Direct Data-Driven Predictive Control for a Three-dimensional Cable-Driven Soft Robotic Arm
Cheng Ouyang, Moeen Ul Islam, Dong Chen, Kaixiang Zhang, Zhaojian Li, Xiaobo Tan
TL;DR
Controlling 3D soft robots is challenging due to nonlinear, history-dependent dynamics. The authors apply a DeePC framework with SVD-based dimension reduction to a new cable-driven soft arm, using offline Hankel data to predict future behavior and a regularized optimization to track references. Experiments on fixed-point reaching and 3D trajectory tracking show that DeePC achieves higher accuracy and robustness than a baseline model-based controller, validating the approach for complex soft dynamics. The work offers a practical, data-driven control pathway and provides open-source hardware and code to foster further development in soft robotics.
Abstract
Soft robots offer significant advantages in safety and adaptability, yet achieving precise and dynamic control remains a major challenge due to their inherently complex and nonlinear dynamics. Recently, Data-enabled Predictive Control (DeePC) has emerged as a promising model-free approach that bypasses explicit system identification by directly leveraging input-output data.

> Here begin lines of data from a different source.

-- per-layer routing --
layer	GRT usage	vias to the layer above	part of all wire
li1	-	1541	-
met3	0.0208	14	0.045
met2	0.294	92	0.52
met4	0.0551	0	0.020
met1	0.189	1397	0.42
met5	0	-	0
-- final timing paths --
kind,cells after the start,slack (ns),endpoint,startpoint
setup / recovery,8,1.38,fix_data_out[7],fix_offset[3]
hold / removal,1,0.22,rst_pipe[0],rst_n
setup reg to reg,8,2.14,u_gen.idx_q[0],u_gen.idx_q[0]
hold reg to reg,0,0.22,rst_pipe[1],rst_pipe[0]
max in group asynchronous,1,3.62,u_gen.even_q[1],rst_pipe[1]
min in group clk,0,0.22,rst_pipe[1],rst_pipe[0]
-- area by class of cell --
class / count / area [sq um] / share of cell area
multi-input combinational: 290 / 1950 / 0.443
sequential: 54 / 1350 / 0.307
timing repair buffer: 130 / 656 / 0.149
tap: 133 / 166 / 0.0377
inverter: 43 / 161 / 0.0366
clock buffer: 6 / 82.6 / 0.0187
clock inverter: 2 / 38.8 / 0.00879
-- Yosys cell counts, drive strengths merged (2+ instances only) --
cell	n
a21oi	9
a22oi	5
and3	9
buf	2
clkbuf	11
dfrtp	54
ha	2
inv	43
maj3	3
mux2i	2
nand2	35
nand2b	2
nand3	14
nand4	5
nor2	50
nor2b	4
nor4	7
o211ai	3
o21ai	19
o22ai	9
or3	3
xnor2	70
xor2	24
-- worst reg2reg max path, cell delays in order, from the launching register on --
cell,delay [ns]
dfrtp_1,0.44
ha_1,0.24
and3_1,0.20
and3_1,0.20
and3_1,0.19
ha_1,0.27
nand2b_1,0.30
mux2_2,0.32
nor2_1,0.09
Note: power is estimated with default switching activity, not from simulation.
==> config.mk <==
export PLATFORM = sky130hd
export DESIGN_NAME = periodic_irq_timer
export DESIGN_NICKNAME = d
export VERILOG_FILES = /design/src/rtl/pit_pkg.sv /design/src/rtl/pit_tick_div.sv /design/src/rtl/pit_regs.sv /design/src/rtl/pit_down_counter.sv /design/src/rtl/pit_irq_flag.sv /design/src/rtl/periodic_irq_timer.sv
export SDC_FILE = /design/constraint.sdc
export NUM_CORES = 1
export LEC_CHECK = 0
export BUFFER_PORTS_ARGS = -buffer_cell sky130_fd_sc_hd__buf_2
export CORE_UTILIZATION = 61
export DETAILED_ROUTE_END_ITERATION = 10
export PLACE_DENSITY = 0.8
export SETUP_SLACK_MARGIN = 0.3
export SYNTH_ARGS = -nofsm -noshare
export SYNTH_HDL_FRONTEND = slang
export SYNTH_SLANG_ARGS = --single-unit
==> constraint.sdc <==
create_clock -name clk -period 3.46 [get_ports clk]
set_input_delay 0 -clock clk [delete_from_list [all_inputs] [get_ports clk]]
set_output_delay 0 -clock clk [all_outputs]
set_load 0.03 [all_outputs]
==> src/rtl/pit_pkg.sv <==
// Package: shared register address encoding and fixed divider ratios for
// the periodic interrupt timer. Assumes a two-entry register space.
package pit_pkg;
    typedef enum logic [0:0] {
        PIT_ADDR_MOD = 1'b0,
        PIT_ADDR_CTL = 1'b1
    } pit_addr_e;

    localparam int PIT_FRONT_DIV = 4;
    localparam int PIT_PRESCALE  = 512;
endpackage

==> src/rtl/pit_tick_div.sv <==
// Module: divides a one-cycle enable pulse by DIV. The output pulse is issued
// combinationally in the cycle of the DIV-th input pulse. Assumes clr has
// priority over counting, so a cleared divider restarts a full ratio.
module pit_tick_div #(
    parameter int DIV = 4
) (
    input  logic clk,
    input  logic rst_n,
    input  logic clr,
    input  logic in_tick,
    output logic out_tick
);
    generate
        if (DIV <= 1) begin : g_pass
            assign out_tick = in_tick;
        end else begin : g_div
            localparam int CW = $clog2(DIV);
            localparam logic [CW-1:0] LAST = CW'(DIV - 1);
            logic [CW-1:0] cnt_q;
            logic          at_last;

            assign at_last  = (cnt_q == LAST);
            assign out_tick = in_tick && at_last && !clr;

            // Counts input pulses modulo DIV, restarting on clear.
            always_ff @(posedge clk) begin
                if (!rst_n)        cnt_q <= '0;
                else if (clr)      cnt_q <= '0;
                else if (in_tick)  cnt_q <= at_last ? '0 : cnt_q + 1'b1;
            end
        end
    endgenerate
endmodule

While DeePC has shown success in other domains, its application to soft robots remains underexplored, particularly for three-dimensional (3D) soft robotic systems. This paper addresses this gap by developing and experimentally validating an effective DeePC framework on a 3D, cable-driven soft arm. Specifically, we design and fabricate a soft robotic arm with a thick tubing backbone for stability, a dense silicone body with large cavities for strength and flexibility, and rigid endcaps for secure termination. Using this platform, we implement DeePC with singular value decomposition (SVD)-based dimension reduction for two key control tasks: fixed-point regulation and trajectory tracking in 3D space. Comparative experiments with a baseline model-based controller demonstrate DeePC's superior accuracy, robustness, and adaptability, highlighting its potential as a practical solution for dynamic control of soft robots.